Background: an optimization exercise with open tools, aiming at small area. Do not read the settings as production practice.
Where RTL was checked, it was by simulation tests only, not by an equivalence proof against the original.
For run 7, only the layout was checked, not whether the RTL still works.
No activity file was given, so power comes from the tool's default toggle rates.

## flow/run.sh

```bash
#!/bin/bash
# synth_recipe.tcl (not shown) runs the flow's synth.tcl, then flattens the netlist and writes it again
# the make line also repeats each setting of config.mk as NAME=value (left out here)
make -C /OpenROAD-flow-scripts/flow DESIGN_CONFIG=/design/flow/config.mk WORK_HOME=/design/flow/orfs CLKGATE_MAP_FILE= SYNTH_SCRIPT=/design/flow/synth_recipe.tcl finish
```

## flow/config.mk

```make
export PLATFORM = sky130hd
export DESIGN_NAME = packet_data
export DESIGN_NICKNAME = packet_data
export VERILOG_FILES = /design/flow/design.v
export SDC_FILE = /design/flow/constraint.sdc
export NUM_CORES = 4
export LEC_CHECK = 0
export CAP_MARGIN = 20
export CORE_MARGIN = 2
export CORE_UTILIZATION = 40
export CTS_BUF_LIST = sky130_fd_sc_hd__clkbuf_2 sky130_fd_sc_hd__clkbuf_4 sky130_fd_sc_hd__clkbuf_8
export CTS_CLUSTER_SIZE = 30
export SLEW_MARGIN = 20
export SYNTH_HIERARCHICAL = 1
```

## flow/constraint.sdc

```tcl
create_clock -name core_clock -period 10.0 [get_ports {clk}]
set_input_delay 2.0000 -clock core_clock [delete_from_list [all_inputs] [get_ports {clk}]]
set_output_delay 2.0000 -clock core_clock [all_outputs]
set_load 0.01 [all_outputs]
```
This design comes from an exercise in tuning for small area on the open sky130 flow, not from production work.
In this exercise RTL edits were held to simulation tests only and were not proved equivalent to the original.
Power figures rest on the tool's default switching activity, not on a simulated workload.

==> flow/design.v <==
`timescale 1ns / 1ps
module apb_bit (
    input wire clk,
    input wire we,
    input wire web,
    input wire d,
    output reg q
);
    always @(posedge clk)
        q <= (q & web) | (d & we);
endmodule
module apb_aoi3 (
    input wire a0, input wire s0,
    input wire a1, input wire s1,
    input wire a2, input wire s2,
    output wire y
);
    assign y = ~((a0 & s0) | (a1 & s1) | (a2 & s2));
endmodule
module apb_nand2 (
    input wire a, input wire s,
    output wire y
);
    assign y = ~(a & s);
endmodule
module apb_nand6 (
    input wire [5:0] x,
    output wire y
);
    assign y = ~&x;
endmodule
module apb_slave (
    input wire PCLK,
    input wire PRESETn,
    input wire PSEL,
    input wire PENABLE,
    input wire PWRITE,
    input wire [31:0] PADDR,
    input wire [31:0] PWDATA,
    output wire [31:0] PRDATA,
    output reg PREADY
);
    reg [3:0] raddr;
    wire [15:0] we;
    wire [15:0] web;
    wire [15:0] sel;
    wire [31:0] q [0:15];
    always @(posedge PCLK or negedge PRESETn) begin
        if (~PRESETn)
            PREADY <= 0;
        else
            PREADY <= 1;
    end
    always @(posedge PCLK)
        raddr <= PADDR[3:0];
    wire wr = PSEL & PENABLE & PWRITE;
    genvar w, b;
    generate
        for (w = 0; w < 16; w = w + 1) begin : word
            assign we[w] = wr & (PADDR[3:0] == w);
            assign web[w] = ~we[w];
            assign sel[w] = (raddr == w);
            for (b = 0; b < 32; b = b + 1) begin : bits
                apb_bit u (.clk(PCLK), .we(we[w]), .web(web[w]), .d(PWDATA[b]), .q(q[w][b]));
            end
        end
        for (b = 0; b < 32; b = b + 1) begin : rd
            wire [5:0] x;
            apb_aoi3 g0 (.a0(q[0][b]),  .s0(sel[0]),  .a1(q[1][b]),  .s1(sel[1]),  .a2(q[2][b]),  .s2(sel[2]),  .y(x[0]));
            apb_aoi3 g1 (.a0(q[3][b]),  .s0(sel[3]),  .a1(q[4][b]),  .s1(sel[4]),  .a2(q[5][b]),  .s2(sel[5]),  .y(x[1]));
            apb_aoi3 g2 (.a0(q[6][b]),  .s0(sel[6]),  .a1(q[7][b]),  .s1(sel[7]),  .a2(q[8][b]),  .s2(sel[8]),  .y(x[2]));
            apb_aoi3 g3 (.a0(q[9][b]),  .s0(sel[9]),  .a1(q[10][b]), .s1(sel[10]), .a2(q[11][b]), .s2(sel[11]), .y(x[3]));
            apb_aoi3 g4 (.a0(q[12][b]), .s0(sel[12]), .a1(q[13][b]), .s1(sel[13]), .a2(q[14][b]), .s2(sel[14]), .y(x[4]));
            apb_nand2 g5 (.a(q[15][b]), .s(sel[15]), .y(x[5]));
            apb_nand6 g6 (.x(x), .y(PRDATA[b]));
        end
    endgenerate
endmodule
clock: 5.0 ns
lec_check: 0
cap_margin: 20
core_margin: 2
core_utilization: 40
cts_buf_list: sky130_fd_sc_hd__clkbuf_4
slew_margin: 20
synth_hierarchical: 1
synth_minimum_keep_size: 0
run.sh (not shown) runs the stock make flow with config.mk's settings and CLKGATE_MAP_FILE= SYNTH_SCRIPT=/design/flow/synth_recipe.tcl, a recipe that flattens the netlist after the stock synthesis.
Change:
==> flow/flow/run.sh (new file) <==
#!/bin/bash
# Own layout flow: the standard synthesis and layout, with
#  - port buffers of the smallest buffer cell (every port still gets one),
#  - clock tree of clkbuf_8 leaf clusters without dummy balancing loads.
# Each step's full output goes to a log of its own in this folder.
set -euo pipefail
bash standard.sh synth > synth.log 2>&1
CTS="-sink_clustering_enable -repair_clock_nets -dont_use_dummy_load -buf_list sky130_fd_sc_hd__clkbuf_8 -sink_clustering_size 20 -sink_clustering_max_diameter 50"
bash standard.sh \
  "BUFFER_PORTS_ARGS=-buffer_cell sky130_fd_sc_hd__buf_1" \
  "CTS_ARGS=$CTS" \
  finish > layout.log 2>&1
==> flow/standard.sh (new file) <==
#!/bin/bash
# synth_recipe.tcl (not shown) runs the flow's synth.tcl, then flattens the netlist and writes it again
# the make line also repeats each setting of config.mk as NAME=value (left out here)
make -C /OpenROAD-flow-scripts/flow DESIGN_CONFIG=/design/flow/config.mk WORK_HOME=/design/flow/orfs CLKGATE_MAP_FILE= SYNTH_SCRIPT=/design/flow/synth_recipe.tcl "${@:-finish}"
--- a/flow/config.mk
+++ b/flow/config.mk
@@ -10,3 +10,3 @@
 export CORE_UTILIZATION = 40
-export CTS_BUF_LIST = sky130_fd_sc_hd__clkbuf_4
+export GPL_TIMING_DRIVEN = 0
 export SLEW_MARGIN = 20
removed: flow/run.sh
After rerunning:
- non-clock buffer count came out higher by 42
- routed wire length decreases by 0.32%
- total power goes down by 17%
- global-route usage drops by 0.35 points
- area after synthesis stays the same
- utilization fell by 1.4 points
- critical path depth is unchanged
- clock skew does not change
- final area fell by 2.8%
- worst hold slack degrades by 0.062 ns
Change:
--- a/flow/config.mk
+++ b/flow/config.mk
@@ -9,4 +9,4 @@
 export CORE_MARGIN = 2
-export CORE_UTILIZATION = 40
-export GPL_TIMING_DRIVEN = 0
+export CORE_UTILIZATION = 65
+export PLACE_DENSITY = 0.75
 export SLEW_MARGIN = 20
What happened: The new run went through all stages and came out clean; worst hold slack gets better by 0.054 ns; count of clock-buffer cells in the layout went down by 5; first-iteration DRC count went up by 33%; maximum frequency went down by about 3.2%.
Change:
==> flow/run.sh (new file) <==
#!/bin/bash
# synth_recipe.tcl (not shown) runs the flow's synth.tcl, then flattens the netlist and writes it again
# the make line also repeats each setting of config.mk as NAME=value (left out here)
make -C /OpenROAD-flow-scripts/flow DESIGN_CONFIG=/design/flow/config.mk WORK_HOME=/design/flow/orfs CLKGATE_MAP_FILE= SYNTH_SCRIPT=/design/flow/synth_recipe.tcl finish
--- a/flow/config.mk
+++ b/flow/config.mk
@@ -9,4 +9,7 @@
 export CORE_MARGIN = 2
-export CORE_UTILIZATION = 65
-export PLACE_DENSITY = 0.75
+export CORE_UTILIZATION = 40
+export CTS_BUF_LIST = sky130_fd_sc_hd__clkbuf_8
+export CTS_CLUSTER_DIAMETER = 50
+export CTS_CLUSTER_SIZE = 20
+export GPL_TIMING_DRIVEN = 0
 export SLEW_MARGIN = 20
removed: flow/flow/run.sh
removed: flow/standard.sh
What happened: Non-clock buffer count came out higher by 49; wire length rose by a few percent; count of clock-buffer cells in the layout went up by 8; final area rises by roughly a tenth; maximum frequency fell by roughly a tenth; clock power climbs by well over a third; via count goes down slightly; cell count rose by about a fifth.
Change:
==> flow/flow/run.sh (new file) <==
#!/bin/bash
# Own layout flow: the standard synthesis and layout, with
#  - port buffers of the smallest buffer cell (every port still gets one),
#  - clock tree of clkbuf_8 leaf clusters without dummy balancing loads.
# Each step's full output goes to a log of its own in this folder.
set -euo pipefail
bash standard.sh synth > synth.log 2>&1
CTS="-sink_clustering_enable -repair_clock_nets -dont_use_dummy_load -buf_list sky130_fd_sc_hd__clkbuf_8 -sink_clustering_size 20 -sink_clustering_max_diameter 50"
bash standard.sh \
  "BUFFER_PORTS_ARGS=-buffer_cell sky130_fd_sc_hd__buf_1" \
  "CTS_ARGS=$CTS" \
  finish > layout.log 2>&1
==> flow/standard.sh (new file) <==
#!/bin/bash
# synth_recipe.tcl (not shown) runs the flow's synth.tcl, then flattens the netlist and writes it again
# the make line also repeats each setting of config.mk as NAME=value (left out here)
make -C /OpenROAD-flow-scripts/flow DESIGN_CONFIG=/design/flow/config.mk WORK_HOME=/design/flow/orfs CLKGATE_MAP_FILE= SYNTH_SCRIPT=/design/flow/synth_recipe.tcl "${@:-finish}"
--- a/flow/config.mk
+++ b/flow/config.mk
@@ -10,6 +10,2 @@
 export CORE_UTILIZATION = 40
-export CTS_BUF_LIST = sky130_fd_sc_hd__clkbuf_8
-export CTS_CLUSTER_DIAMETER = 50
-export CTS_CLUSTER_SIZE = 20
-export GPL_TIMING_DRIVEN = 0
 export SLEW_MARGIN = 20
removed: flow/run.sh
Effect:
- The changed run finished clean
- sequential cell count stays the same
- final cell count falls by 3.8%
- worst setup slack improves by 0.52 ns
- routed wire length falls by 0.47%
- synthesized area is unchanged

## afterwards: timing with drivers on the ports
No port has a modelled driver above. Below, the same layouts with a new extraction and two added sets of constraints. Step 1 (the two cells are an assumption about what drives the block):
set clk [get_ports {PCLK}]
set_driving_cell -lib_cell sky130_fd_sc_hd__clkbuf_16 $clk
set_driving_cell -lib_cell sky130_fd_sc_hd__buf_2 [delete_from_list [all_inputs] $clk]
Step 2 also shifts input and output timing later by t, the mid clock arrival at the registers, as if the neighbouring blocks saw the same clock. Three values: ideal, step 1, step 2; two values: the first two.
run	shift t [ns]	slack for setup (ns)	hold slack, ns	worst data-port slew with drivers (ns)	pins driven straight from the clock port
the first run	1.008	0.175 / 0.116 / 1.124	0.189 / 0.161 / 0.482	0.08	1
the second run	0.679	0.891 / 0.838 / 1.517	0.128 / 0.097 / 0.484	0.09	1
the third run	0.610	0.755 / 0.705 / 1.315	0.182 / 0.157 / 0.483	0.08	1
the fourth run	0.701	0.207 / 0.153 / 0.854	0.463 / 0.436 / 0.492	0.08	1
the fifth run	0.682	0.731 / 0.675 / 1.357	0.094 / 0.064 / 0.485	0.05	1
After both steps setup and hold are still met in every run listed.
************
* **WHAT THIS TASK INVOLVES**: If a line in the material above contains "cells", show that line.

* **WORKED SOLUTION**:
What happened: The new run went through all stages and came out clean; worst hold slack gets better by 0.054 ns; count of clock-buffer cells in the layout went down by 5; first-iteration DRC count went up by 33%; maximum frequency went down by about 3.2%.
What happened: Non-clock buffer count came out higher by 49; wire length rose by a few percent; count of clock-buffer cells in the layout went up by 8; final area rises by roughly a tenth; maximum frequency fell by roughly a tenth; clock power climbs by well over a third; via count goes down slightly; cell count rose by about a fifth.
No port has a modelled driver above. Below, the same layouts with a new extraction and two added sets of constraints. Step 1 (the two cells are an assumption about what drives the block):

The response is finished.